● **Prompt**
For the records below, print every one exactly, with nothing dropped.

─── Listed entries

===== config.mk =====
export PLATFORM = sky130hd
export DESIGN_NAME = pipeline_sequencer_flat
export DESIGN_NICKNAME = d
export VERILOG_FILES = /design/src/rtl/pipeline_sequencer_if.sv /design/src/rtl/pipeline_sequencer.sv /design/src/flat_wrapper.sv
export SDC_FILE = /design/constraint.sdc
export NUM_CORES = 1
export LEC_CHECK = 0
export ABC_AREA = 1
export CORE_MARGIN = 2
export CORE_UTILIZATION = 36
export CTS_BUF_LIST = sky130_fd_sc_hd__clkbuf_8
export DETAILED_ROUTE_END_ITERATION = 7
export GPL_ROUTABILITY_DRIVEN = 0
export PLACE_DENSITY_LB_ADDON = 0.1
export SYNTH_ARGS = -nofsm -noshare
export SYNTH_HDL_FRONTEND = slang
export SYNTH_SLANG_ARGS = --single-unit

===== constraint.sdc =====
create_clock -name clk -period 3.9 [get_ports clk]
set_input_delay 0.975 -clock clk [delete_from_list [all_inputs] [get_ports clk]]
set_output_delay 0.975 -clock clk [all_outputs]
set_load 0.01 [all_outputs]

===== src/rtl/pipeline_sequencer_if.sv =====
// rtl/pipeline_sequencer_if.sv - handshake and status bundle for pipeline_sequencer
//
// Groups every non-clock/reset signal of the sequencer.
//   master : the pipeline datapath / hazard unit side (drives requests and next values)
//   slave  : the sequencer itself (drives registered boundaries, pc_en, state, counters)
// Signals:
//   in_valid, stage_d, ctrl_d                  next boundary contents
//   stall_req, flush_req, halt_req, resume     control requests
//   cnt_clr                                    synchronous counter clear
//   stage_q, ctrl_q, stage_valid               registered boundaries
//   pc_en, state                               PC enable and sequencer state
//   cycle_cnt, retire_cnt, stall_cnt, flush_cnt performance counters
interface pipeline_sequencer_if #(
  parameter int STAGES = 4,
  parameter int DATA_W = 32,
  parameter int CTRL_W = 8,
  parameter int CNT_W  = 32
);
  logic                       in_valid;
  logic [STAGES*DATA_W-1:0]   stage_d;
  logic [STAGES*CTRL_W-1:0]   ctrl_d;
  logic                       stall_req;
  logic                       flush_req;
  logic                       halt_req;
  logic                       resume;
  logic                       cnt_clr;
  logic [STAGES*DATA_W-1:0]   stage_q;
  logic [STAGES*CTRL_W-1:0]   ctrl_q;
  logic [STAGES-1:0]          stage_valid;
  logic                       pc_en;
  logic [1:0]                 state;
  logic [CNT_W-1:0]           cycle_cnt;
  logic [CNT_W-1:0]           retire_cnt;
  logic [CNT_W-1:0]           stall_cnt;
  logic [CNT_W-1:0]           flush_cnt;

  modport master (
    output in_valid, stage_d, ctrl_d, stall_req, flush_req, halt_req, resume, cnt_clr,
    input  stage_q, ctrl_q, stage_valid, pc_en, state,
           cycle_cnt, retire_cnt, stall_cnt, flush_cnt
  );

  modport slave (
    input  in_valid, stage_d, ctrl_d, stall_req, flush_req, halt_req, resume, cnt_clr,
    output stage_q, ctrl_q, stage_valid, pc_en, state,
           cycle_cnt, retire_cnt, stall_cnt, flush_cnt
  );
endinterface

──────

● **Exercise solution**
===== config.mk =====
export PLATFORM = sky130hd
export DESIGN_NAME = pipeline_sequencer_flat
export DESIGN_NICKNAME = d
export VERILOG_FILES = /design/src/rtl/pipeline_sequencer_if.sv /design/src/rtl/pipeline_sequencer.sv /design/src/flat_wrapper.sv
export SDC_FILE = /design/constraint.sdc
export NUM_CORES = 1
export LEC_CHECK = 0
export ABC_AREA = 1
export CORE_MARGIN = 2
export CORE_UTILIZATION = 36
export CTS_BUF_LIST = sky130_fd_sc_hd__clkbuf_8
export DETAILED_ROUTE_END_ITERATION = 7
export GPL_ROUTABILITY_DRIVEN = 0
export PLACE_DENSITY_LB_ADDON = 0.1
export SYNTH_ARGS = -nofsm -noshare
export SYNTH_HDL_FRONTEND = slang
export SYNTH_SLANG_ARGS = --single-unit

===== constraint.sdc =====
create_clock -name clk -period 3.9 [get_ports clk]
set_input_delay 0.975 -clock clk [delete_from_list [all_inputs] [get_ports clk]]
set_output_delay 0.975 -clock clk [all_outputs]
set_load 0.01 [all_outputs]

===== src/rtl/pipeline_sequencer_if.sv =====
// rtl/pipeline_sequencer_if.sv - handshake and status bundle for pipeline_sequencer
//
// Groups every non-clock/reset signal of the sequencer.
//   master : the pipeline datapath / hazard unit side (drives requests and next values)
//   slave  : the sequencer itself (drives registered boundaries, pc_en, state, counters)
// Signals:
//   in_valid, stage_d, ctrl_d                  next boundary contents
//   stall_req, flush_req, halt_req, resume     control requests
//   cnt_clr                                    synchronous counter clear
//   stage_q, ctrl_q, stage_valid               registered boundaries
//   pc_en, state                               PC enable and sequencer state
//   cycle_cnt, retire_cnt, stall_cnt, flush_cnt performance counters
interface pipeline_sequencer_if #(
  parameter int STAGES = 4,
  parameter int DATA_W = 32,
  parameter int CTRL_W = 8,
  parameter int CNT_W  = 32
);
  logic                       in_valid;
  logic [STAGES*DATA_W-1:0]   stage_d;
  logic [STAGES*CTRL_W-1:0]   ctrl_d;
  logic                       stall_req;
  logic                       flush_req;
  logic                       halt_req;
  logic                       resume;
  logic                       cnt_clr;
  logic [STAGES*DATA_W-1:0]   stage_q;
  logic [STAGES*CTRL_W-1:0]   ctrl_q;
  logic [STAGES-1:0]          stage_valid;
  logic                       pc_en;
  logic [1:0]                 state;
  logic [CNT_W-1:0]           cycle_cnt;
  logic [CNT_W-1:0]           retire_cnt;
  logic [CNT_W-1:0]           stall_cnt;
  logic [CNT_W-1:0]           flush_cnt;

  modport master (
    output in_valid, stage_d, ctrl_d, stall_req, flush_req, halt_req, resume, cnt_clr,
    input  stage_q, ctrl_q, stage_valid, pc_en, state,
           cycle_cnt, retire_cnt, stall_cnt, flush_cnt
  );

  modport slave (
    input  in_valid, stage_d, ctrl_d, stall_req, flush_req, halt_req, resume, cnt_clr,
    output stage_q, ctrl_q, stage_valid, pc_en, state,
           cycle_cnt, retire_cnt, stall_cnt, flush_cnt
  );
endinterface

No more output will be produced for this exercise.